Segment Start: Input data

`src/rtl/uart_pkg.sv`:
```
// uart_pkg: byte width and launch-sequencer state encoding shared by the UART TX queue.
package uart_pkg;
  localparam int BYTE_W = 8;

  typedef enum logic [2:0] {
    ST_IDLE      = 3'd0,
    ST_LAUNCH    = 3'd1,
    ST_WAIT_ACT  = 3'd2,
    ST_WAIT_DONE = 3'd3,
    ST_GUARD     = 3'd4
  } txq_state_e;
endpackage

```
`src/rtl/uart_sync_fifo.sv`:
```
// uart_sync_fifo: DEPTH x W byte queue with occupancy level, registered flags and registered pop data.
// With UART_TXQ_LEVEL_EN defined it also exports its level and a registered almost-full flag.
module uart_sync_fifo
  import uart_pkg::*;
#(
  parameter int DEPTH = 16,
  parameter int W     = BYTE_W,
`ifdef UART_TXQ_LEVEL_EN
  parameter int AFULL_LVL = 12,
`endif
  localparam int AW = $clog2(DEPTH)
) (
  input  logic         clk,
  input  logic         rst_n,
  input  logic         push,
  input  logic [W-1:0] push_data,
  input  logic         pop,
  output logic [W-1:0] pop_data,
  output logic         full,
  output logic         empty
`ifdef UART_TXQ_LEVEL_EN
  ,
  output logic [AW:0]  level,
  output logic         afull
`endif
);
  localparam logic [AW:0] LVL_FULL = (AW+1)'(DEPTH);
  localparam logic [AW:0] LVL_ONE  = (AW+1)'(1);

  logic [W-1:0]  mem [DEPTH];
  logic [AW-1:0] wr_ptr, rd_ptr;
  logic [AW:0]   lvl, lvl_nxt;
  logic          do_push, do_pop;

  // A push while full is dropped even if a pop frees a slot on the same edge.
  assign do_push = push && !full;
  assign do_pop  = pop && !empty;

  always_comb begin
    lvl_nxt = lvl;
    case ({do_push, do_pop})
      2'b10:   lvl_nxt = lvl + LVL_ONE;
      2'b01:   lvl_nxt = lvl - LVL_ONE;
      default: lvl_nxt = lvl;
    endcase
  end

  always_ff @(posedge clk)
    if (do_push) mem[wr_ptr] <= push_data;

  always_ff @(posedge clk or negedge rst_n) begin
    if (!rst_n) begin
      wr_ptr   <= '0;
      rd_ptr   <= '0;
      lvl      <= '0;
      full     <= 1'b0;
      empty    <= 1'b1;
      pop_data <= '0;
    end else begin
      if (do_push) wr_ptr <= wr_ptr + AW'(1);
      if (do_pop) begin
        rd_ptr   <= rd_ptr + AW'(1);
        pop_data <= mem[rd_ptr];
      end
      lvl   <= lvl_nxt;
      full  <= (lvl_nxt == LVL_FULL);
      empty <= (lvl_nxt == '0);
    end
  end

`ifdef UART_TXQ_LEVEL_EN
  localparam logic [AW:0] LVL_AF = (AW+1)'(AFULL_LVL);

  assign level = lvl;

  always_ff @(posedge clk or negedge rst_n) begin
    if (!rst_n) afull <= 1'b0;
    else        afull <= (lvl_nxt >= LVL_AF);
  end
`endif
endmodule

```
`src/rtl/uart_tx_queue.sv`:
```
// uart_tx_queue: host byte queue feeding UART_TX one frame at a time via 1-cycle launch pulses.
// Define UART_TXQ_LEVEL_EN to add the o_Level / o_Almost_Full occupancy outputs.
module uart_tx_queue
  import uart_pkg::*;
#(
  parameter int DEPTH     = 16,
  parameter int AFULL_LVL = 12,
  localparam int AW = $clog2(DEPTH)
) (
  input  logic              CLK,
  input  logic              RST_N,
  input  logic              i_Wr_DV,
  input  logic [BYTE_W-1:0] i_Wr_Byte,
  output logic              o_Wr_Ready,
  input  logic              i_Clr_Ovf,
  output logic              o_Overflow,
  output logic              o_Empty,
  output logic              o_TX_DV,
  output logic [BYTE_W-1:0] o_TX_Byte,
  input  logic              i_TX_Active,
  input  logic              i_TX_Done
`ifdef UART_TXQ_LEVEL_EN
  ,
  output logic [AW:0]       o_Level,
  output logic              o_Almost_Full
`endif
);
  if (DEPTH < 2 || (1 << AW) != DEPTH || AFULL_LVL > DEPTH) begin : g_bad_cfg
    $error("uart_tx_queue: DEPTH must be a power of two >= 2 and AFULL_LVL <= DEPTH");
  end

  txq_state_e state;
  logic       full, empty, pop;

  // The head is popped on the same edge that raises o_TX_DV, so o_TX_Byte is the fifo's pop register.
  assign pop        = (state == ST_IDLE) && !empty;
  assign o_Wr_Ready = !full;
  assign o_Empty    = empty;

  uart_sync_fifo #(
    .DEPTH(DEPTH),
`ifdef UART_TXQ_LEVEL_EN
    .AFULL_LVL(AFULL_LVL),
`endif
    .W(BYTE_W)
  ) u_fifo (
    .clk      (CLK),
    .rst_n    (RST_N),
    .push     (i_Wr_DV),
    .push_data(i_Wr_Byte),
    .pop      (pop),
    .pop_data (o_TX_Byte),
    .full     (full),
    .empty    (empty)
`ifdef UART_TXQ_LEVEL_EN
    ,
    .level    (o_Level),
    .afull    (o_Almost_Full)
`endif
  );

  always_ff @(posedge CLK or negedge RST_N) begin
    if (!RST_N) begin
      state   <= ST_IDLE;
      o_TX_DV <= 1'b0;
    end else begin
      case (state)
        ST_IDLE: begin
          if (!empty) begin
            o_TX_DV <= 1'b1;
            state   <= ST_LAUNCH;
          end
        end
        ST_LAUNCH: begin
          o_TX_DV <= 1'b0;
          state   <= ST_WAIT_ACT;
        end
        // A Done before any Active (very short frame) still closes the frame.
        ST_WAIT_ACT: begin
          if (i_TX_Done)        state <= ST_GUARD;
          else if (i_TX_Active) state <= ST_WAIT_DONE;
        end
        ST_WAIT_DONE: if (i_TX_Done) state <= ST_GUARD;
        ST_GUARD:     state <= ST_IDLE;
        default: begin
          o_TX_DV <= 1'b0;
          state   <= ST_IDLE;
        end
      endcase
    end
  end

  always_ff @(posedge CLK or negedge RST_N) begin
    if (!RST_N)                  o_Overflow <= 1'b0;
    else if (i_Wr_DV && full)    o_Overflow <= 1'b1;
    else if (i_Clr_Ovf)          o_Overflow <= 1'b0;
  end
endmodule

```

Segment End: Input data

Activity: Single out each line of the records above with the string "parameter" in it, and copy it.

Answer to the problem:
  parameter int DEPTH = 16,
  parameter int W     = BYTE_W,
  parameter int AFULL_LVL = 12,
  parameter int DEPTH     = 16,
  parameter int AFULL_LVL = 12,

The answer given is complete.